22.4% of the total variation in the dependent variable is error/residual (Unexplained)
variation - standard deviation or dispersion of actual (y)’s from the predicted (y)’s on the linear
regression line.
f. Compute the standard error of estimate, and interpret its meaning.
Sy.x = standard error for y (advertising costs – depend.) for a given value of x (number of orders).

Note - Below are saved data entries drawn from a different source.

**src/rtl/niosv_rst_seq_pkg.sv**
```systemverilog
// Shared types and default timing constants for the SoC reset / PLL lock sequencer.
package niosv_rst_seq_pkg;

   typedef enum logic [2:0] {
      ST_POR_HOLD  = 3'd0,
      ST_WAIT_LOCK = 3'd1,
      ST_STABLE    = 3'd2,
      ST_RUN       = 3'd3,
      ST_RETRY     = 3'd4,
      ST_FAULT     = 3'd5
   } seq_state_e;

   localparam int unsigned DEF_POR_CYCLES          = 128;
   localparam int unsigned DEF_ARESET_CYCLES       = 16;
   localparam int unsigned DEF_LOCK_TIMEOUT_CYCLES = 50000;
   localparam int unsigned DEF_LOCK_STABLE_CYCLES  = 1024;
   localparam int unsigned DEF_MAX_RETRIES         = 3;

endpackage

```
**src/rtl/rst_seq_sync2.sv**
```systemverilog
// Two-flop synchronizer, cleared asynchronously; also used as the reset release synchronizer.
module rst_seq_sync2 (
   input  logic clk,
   input  logic rst_n,
   input  logic d,
   output logic q
);

   logic meta_q;
   logic sync_q;

   always_ff @(posedge clk or negedge rst_n) begin
      if (!rst_n) begin
         meta_q <= 1'b0;
         sync_q <= 1'b0;
      end else begin
         meta_q <= d;
         sync_q <= meta_q;
      end
   end

   assign q = sync_q;

endmodule

```
**src/rtl/soc_reset_sequencer.sv**
```systemverilog
// PLL bring-up and SoC reset sequencer: holds the PLL in reset, waits for a stable
// lock with bounded retries, and releases the SoC only while the lock holds.
//
//   state        | meaning
//   POR_HOLD  0  | PLL held in reset after power-on / button reset
//   WAIT_LOCK 1  | PLL released, waiting for lock (with timeout)
//   STABLE    2  | lock seen, qualifying consecutive locked cycles
//   RUN       3  | SoC out of reset
//   RETRY     4  | PLL reset pulse before another lock attempt
//   FAULT     5  | retries exhausted, sticky until button reset
module soc_reset_sequencer
   import niosv_rst_seq_pkg::*;
#(
   parameter int unsigned POR_CYCLES          = DEF_POR_CYCLES,
   parameter int unsigned ARESET_CYCLES       = DEF_ARESET_CYCLES,
   parameter int unsigned LOCK_TIMEOUT_CYCLES = DEF_LOCK_TIMEOUT_CYCLES,
   parameter int unsigned LOCK_STABLE_CYCLES  = DEF_LOCK_STABLE_CYCLES,
   parameter int unsigned MAX_RETRIES         = DEF_MAX_RETRIES
) (
   input  logic       EXT_CLK_50MHz,
   input  logic       BTN_RESET_n,
   input  logic       pll_locked,
   input  logic       sw_reset_req,
   output logic       pll_areset,
   output logic       soc_reset_n,
   output logic [2:0] seq_state,
   output logic       lock_fault,
   output logic [1:0] retry_cnt
);

   localparam int unsigned POR_W = $clog2(POR_CYCLES + 1);
   localparam int unsigned AR_W  = $clog2(ARESET_CYCLES + 1);
   localparam int unsigned TMO_W = $clog2(LOCK_TIMEOUT_CYCLES + 1);
   localparam int unsigned STB_W = $clog2(LOCK_STABLE_CYCLES + 1);

   localparam logic [POR_W-1:0] POR_MAX   = POR_W'(POR_CYCLES);
   localparam logic [AR_W-1:0]  AR_MAX    = AR_W'(ARESET_CYCLES);
   localparam logic [TMO_W-1:0] TMO_MAX   = TMO_W'(LOCK_TIMEOUT_CYCLES);
   localparam logic [STB_W-1:0] STB_MAX   = STB_W'(LOCK_STABLE_CYCLES);
   localparam logic [1:0]       RETRY_MAX = 2'(MAX_RETRIES);

   logic rst_sync_n;
   logic lock_s;
   logic req_s;

   rst_seq_sync2 u_sync_rst  (.clk(EXT_CLK_50MHz), .rst_n(BTN_RESET_n), .d(1'b1),         .q(rst_sync_n));
   rst_seq_sync2 u_sync_lock (.clk(EXT_CLK_50MHz), .rst_n(rst_sync_n),  .d(pll_locked),   .q(lock_s));
   rst_seq_sync2 u_sync_req  (.clk(EXT_CLK_50MHz), .rst_n(rst_sync_n),  .d(sw_reset_req), .q(req_s));

   seq_state_e       state_q, state_d;
   logic [1:0]       retry_q, retry_d;
   logic [POR_W-1:0] por_cnt_q, por_cnt_d, por_inc;
   logic [AR_W-1:0]  ar_cnt_q, ar_cnt_d, ar_inc;
   logic [TMO_W-1:0] tmo_cnt_q, tmo_cnt_d, tmo_inc;
   logic [STB_W-1:0] stb_cnt_q, stb_cnt_d, stb_inc;
   logic             req_prev_q, req_prev_d;
   logic             req_rise;

   // Each increment is the cycle count including the current cycle, saturating at its limit.
   assign por_inc  = (por_cnt_q == POR_MAX) ? por_cnt_q : por_cnt_q + POR_W'(1);
   assign ar_inc   = (ar_cnt_q  == AR_MAX)  ? ar_cnt_q  : ar_cnt_q  + AR_W'(1);
   assign tmo_inc  = (tmo_cnt_q == TMO_MAX) ? tmo_cnt_q : tmo_cnt_q + TMO_W'(1);
   assign stb_inc  = (stb_cnt_q == STB_MAX) ? stb_cnt_q : stb_cnt_q + STB_W'(1);
   assign req_rise = req_s & ~req_prev_q;

   always_comb begin
      state_d    = state_q;
      retry_d    = retry_q;
      por_cnt_d  = '0;
      ar_cnt_d   = '0;
      tmo_cnt_d  = '0;
      stb_cnt_d  = '0;
      req_prev_d = req_s;
      case (state_q)
         ST_POR_HOLD: begin
            if (por_inc == POR_MAX) state_d = ST_WAIT_LOCK;
            else                    por_cnt_d = por_inc;
         end
         ST_WAIT_LOCK: begin
            if (lock_s) begin
               state_d = ST_STABLE;
            end else if (tmo_inc == TMO_MAX) begin
               if (retry_q < RETRY_MAX) begin
                  state_d = ST_RETRY;
                  retry_d = retry_q + 2'd1;
               end else begin
                  state_d = ST_FAULT;
               end
            end else begin
               tmo_cnt_d = tmo_inc;
            end
         end
         ST_STABLE: begin
            if (!lock_s) begin
               state_d = ST_WAIT_LOCK;
            end else if (stb_inc == STB_MAX) begin
               state_d = ST_RUN;
               retry_d = '0;
            end else begin
               stb_cnt_d = stb_inc;
            end
         end
         ST_RUN: begin
            if (!lock_s || req_rise) state_d = ST_RETRY;
         end
         ST_RETRY: begin
            if (ar_inc == AR_MAX) state_d = ST_WAIT_LOCK;
            else                  ar_cnt_d = ar_inc;
         end
         ST_FAULT: state_d = ST_FAULT;
         default:  state_d = ST_POR_HOLD;
      endcase
   end

   always_ff @(posedge EXT_CLK_50MHz or negedge rst_sync_n) begin
      if (!rst_sync_n) begin
         state_q    <= ST_POR_HOLD;
         retry_q    <= '0;
         por_cnt_q  <= '0;
         ar_cnt_q   <= '0;
         tmo_cnt_q  <= '0;
         stb_cnt_q  <= '0;
         req_prev_q <= 1'b0;
      end else begin
         state_q    <= state_d;
         retry_q    <= retry_d;
         por_cnt_q  <= por_cnt_d;
         ar_cnt_q   <= ar_cnt_d;
         tmo_cnt_q  <= tmo_cnt_d;
         stb_cnt_q  <= stb_cnt_d;
         req_prev_q <= req_prev_d;
      end
   end

   assign pll_areset  = (state_q == ST_POR_HOLD) || (state_q == ST_RETRY) || (state_q == ST_FAULT);
   assign soc_reset_n = (state_q == ST_RUN);
   assign lock_fault  = (state_q == ST_FAULT);
   assign seq_state   = state_q;
   assign retry_cnt   = retry_q;

endmodule
```
**config.mk**
```make
export PLATFORM = sky130hd
export DESIGN_NAME = soc_reset_sequencer
export DESIGN_NICKNAME = d
export VERILOG_FILES = /design/src/rtl/niosv_rst_seq_pkg.sv /design/src/rtl/rst_seq_sync2.sv /design/src/rtl/soc_reset_sequencer.sv
export SDC_FILE = /design/constraint.sdc
export NUM_CORES = 1
export LEC_CHECK = 0
export CELL_PAD_IN_SITES_DETAIL_PLACEMENT = 0
export CELL_PAD_IN_SITES_GLOBAL_PLACEMENT = 1
export CORE_ASPECT_RATIO = 1.2
export CORE_MARGIN = 2
export CORE_UTILIZATION = 53
export CTS_BUF_LIST = sky130_fd_sc_hd__clkbuf_2 sky130_fd_sc_hd__clkbuf_4 sky130_fd_sc_hd__clkbuf_8
export CTS_CLUSTER_DIAMETER = 200
export DETAILED_ROUTE_END_ITERATION = 7
export HOLD_SLACK_MARGIN = 0.06
export PLACE_DENSITY_LB_ADDON = 0.1
export SLEW_MARGIN = 20
export SYNTH_ARGS = -nofsm -noshare
export SYNTH_HDL_FRONTEND = slang
export SYNTH_SLANG_ARGS = --single-unit
```
**constraint.sdc**
```tcl
create_clock -name EXT_CLK_50MHz -period 3.6 [get_ports EXT_CLK_50MHz]
set_input_delay 0.36 -clock EXT_CLK_50MHz [delete_from_list [all_inputs] [get_ports EXT_CLK_50MHz]]
set_output_delay 0.36 -clock EXT_CLK_50MHz [all_outputs]
set_load 0.005 [all_outputs]
```
==> metrics.txt <==
status finished, final reports clean; CP bufs+invs 1; Ant. Diodes 0; Critical Path AT 3.04 ns; clock transition at the registers of the reported paths 0.10 ns; Port Buffers 11; postcts setup bufs 0; Primary FF master, synth dfrtp_1; Stages on worst setup path 9; area of placed instances 0.003146 mm^2; slowest CP cell or4b_1; Starting Density 53.98%; Hold Fails Final Rpt 0; total die area 0.006319 mm^2; FF-to-FF path depth 9; flops & latches, synth 52; Routed WL per cell 14.70 um; Die Y 86.68 um; Worst R2R Start ar_cnt_q[0]; critical path's top delay family compound AO/OA/AOI/OAI gates; Yosys warning count 0; Post-Route WL 5807 um; Least-Margin Pin Slew 0.6287 ns; cts hold-fix bufs 0; via density per instance 5.752; Clock Latency Late Sink 0.31 ns; worst-path fanout max 6; H-tree depth 2; setup violators final 0; Post-Syn Area per Cell 9.233 um^2; mapped cell area 0.003019 mm^2; synth unique cells 59; Max Cap Viol 0; Reg-to-Reg End seq_state[0]; worst path required time 3.81 ns; Power Density 291.2 mW/mm^2; Fill cells 521; CP Launch Type flop; Overflow after GRT 0; Peak VDD IR 0.0002924 V; Core ar. 0.005593 mm^2; FF+latch area 0.001305 mm^2; post-cts resize count 0; Ports 12; Root Buffer clkbuf_8; fin area 0.003238 mm^2; routability cong. 0.8642; Layout Nets 343; Detail Route Antenna Nets 0; area of the multi-input gates 0.001563 mm^2; Crit path largest cell delay 0.47 ns; CTS tree done; vias 2272; Final Critical Period 2.832 ns; Layout Area Growth over Synthesis 7.253%; pin count of the biggest net entering global routing 51; post-detail-place hpwl 4158 um; worst-path cell chain inv_2 > ha_1 > nand3b_1 > or4b_1 > a311oi_2 > a21oi_2 > a2111o_1 > or3b_1 > a22o_1; RSZ-0062 raised after global routing false; Slew HR 58.09%; vias in the first global route 2249; drt first pass iters 4; Post-synth ARST share 100.0%; Clock Skews 0.01226 ns; leakage 1.325 nW; Residual DRC 0; wire length of the first global-routing pass 10290 um; initial antenna violation count 0; CTS Buf Count 5; CTS Sinks 52; post-synthesis sequential area ratio 43.10%; CTS max path bufs 2; post-synthesis cell count 327; CP Capture Type flop; row cnt 30; number of synthesized flops with an enable pin 0; CP Class reg -> reg; fmax 353.1 MHz; Starting DRT DRC Count 84; fin crit share 78.66%; Tot GR Track Use 20.53%; final slew viol count 0; setup TNS 0 ns; worst reg-to-reg setup slack 0.77 ns; syn nets 340; share of layout cells above drive strength 1 5.438%; Die W 72.90 um; worst hold path type in -> async
## registers in the layout (all words and copies together) (netlist names)
signal              count
seq_state               3
u_sync_rst.q            1
tmo_cnt_q              16
u_sync_rst.meta_q       1
stb_cnt_q              11
req_prev_q              1
u_sync_lock.meta_q      1
retry_cnt               2
ar_cnt_q                5
u_sync_req.q            1
u_sync_req.meta_q       1
u_sync_lock.q           1
por_cnt_q               8
## report_power, final
part	switching (mW)	internal (mW)	total (mW)	leakage, nW
logic	0.00228	0.00340	0.00569	0.581
clock network	0.200	0.138	0.338	0.0445
registers	0.0117	0.588	0.599	0.700
total	0.214	0.729	0.943	1.33
## per-stage QoR
step / setup slack [ns] / std cells / total power [mW] / util, % / hold slack, ns
2_1_floorplan: 0.9702 / 327 / 0.6098 / - / 0.06441
3_3_place_gp: 0.8583 / 387 / 0.6172 / 56.24 / 0.3383
3_5_place_dp: 0.7888 / 387 / 0.6176 / 56.24 / 0.3387
4_1_cts: 0.7623 / 395 / 0.9594 / 57.85 / 0.1957
5_1_grt: 0.6140 / 395 / 0.9811 / 57.90 / 0.1952
6_report: 0.7683 / 395 / 0.9430 / 57.90 / 0.2057
## how the worst max path moves through the flow
stage	start	endpoint	slack (ns)
2_1_floorplan	ar_cnt_q[0]	seq_state[0]	0.97
3_3_place_gp	ar_cnt_q[0]	seq_state[0]	0.86
3_5_place_dp	ar_cnt_q[0]	seq_state[0]	0.79
4_1_cts	ar_cnt_q[0]	seq_state[0]	0.76
5_1_grt	ar_cnt_q[0]	seq_state[0]	0.61
6_report	ar_cnt_q[0]	seq_state[0]	0.77
## layer usage
layer | global-route usage (%) | up-vias | wire [um]
li1 | - | 1154 | -
met1 | 27.67 | 1077 | 2738
met2 | 33.47 | 34 | 2840
met3 | 3.372 | 7 | 138
met4 | 7.071 | 0 | 89
met5 | 0 | - | 0
## synthesized netlist by cell type (7+ instances only)
library cell / n / area [um^2]
dfrtp_1: 52 / 1301
nor2_1: 44 / 165.2
inv_1: 21 / 78.83
nand3_1: 19 / 95.09
xnor2_1: 18 / 157.7
nand2_1: 17 / 63.81
xor2_1: 15 / 131.4
clkbuf_1: 13 / 48.80
nand4_1: 12 / 75.07
ha_1: 9 / 112.6
nor3_1: 8 / 40.04
o21a_1: 8 / 60.06
a21oi_1: 7 / 35.03
## area by class of cell
| type | instances | area share [%] |
|---|---|---|
| clock inverter | 3 | 0.6569 |
| timing repair buffer | 12 | 3.632 |
| multi-input combinational | 237 | 48.26 |
| sequential | 52 | 40.30 |
| inverter | 22 | 2.550 |
| tap | 64 | 2.473 |
| clock buffer | 5 | 2.125 |
## cells in the final DEF, fill, tap and decap left out, drive strengths merged, types with 2 or more instances in the layout
cell type / netlist / final
dfrtp: 52 / 52
nor2: 44 / 44
inv: 22 / 23
nand3: 19 / 19
xnor2: 18 / 18
nand2: 17 / 17
xor2: 15 / 15
nand4: 12 / 12
clkdlybuf4s50: 0 / 11
ha: 9 / 9
nor3: 8 / 8
o21a: 8 / 8
a21oi: 8 / 8
o21ai: 6 / 6
mux2i: 5 / 5
nand2b: 5 / 5
clkbuf: 13 / 5
and4: 4 / 4
nand3b: 3 / 3
and2: 3 / 3
nor4: 3 / 3
a2bb2oi: 3 / 3
nor3b: 3 / 3
o211ai: 3 / 3
and3: 3 / 3
and3b: 3 / 3
or3: 3 / 3
nor4b: 2 / 2
and4b: 2 / 2
a21boi: 2 / 2
nor4bb: 2 / 2
nor2b: 2 / 2
or4: 2 / 2
or4b: 2 / 2
a311oi: 2 / 2
## kinds of logic after synthesis
kind of cell               count (synthesis)  synth area share [%]
muxes                                      5                 1.658
adders and majority gates                  9                 3.730
and+or+nand+nor                          144                 25.65
AOI/OAI and AO/OA                         45                 11.02
xor gates and xnor gates                  33                 9.573
buffers and inverters                     38                 5.139
DFF                                       52                 43.10
other                                      1                0.1242
Note: power is estimated with default switching activity, not from simulation.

Sy.x OR STEYX = 4704.51; or [4704.51/1000] = 4.70451 {Simplified}
The standard error of a predicted y-value for each x in the regression is 4.70451
(simplified). This implies the standard error for our forecasted monthly advertising costs is
4.70451.
The predicted dependent variable is located at an x-value corresponding to the regression
line; however, an actual data point may be above or below that line.
Standard error of estimate (SEE): A measure of how inaccurate an estimate might be. It is
essentially the standard deviation or dispersion of actual (y)’s from the predicted (y)’s on
the linear regression line. This is a measure of how well regression line represents the scattered
data. The SEE is the standard deviation of the errors (or residuals). More simply put, the
difference between the actual (y) and the predicted (y) is the error or residual.
The greater the dispersion, the larger the SEE. A larger sample size could be used to
reduce the SEE.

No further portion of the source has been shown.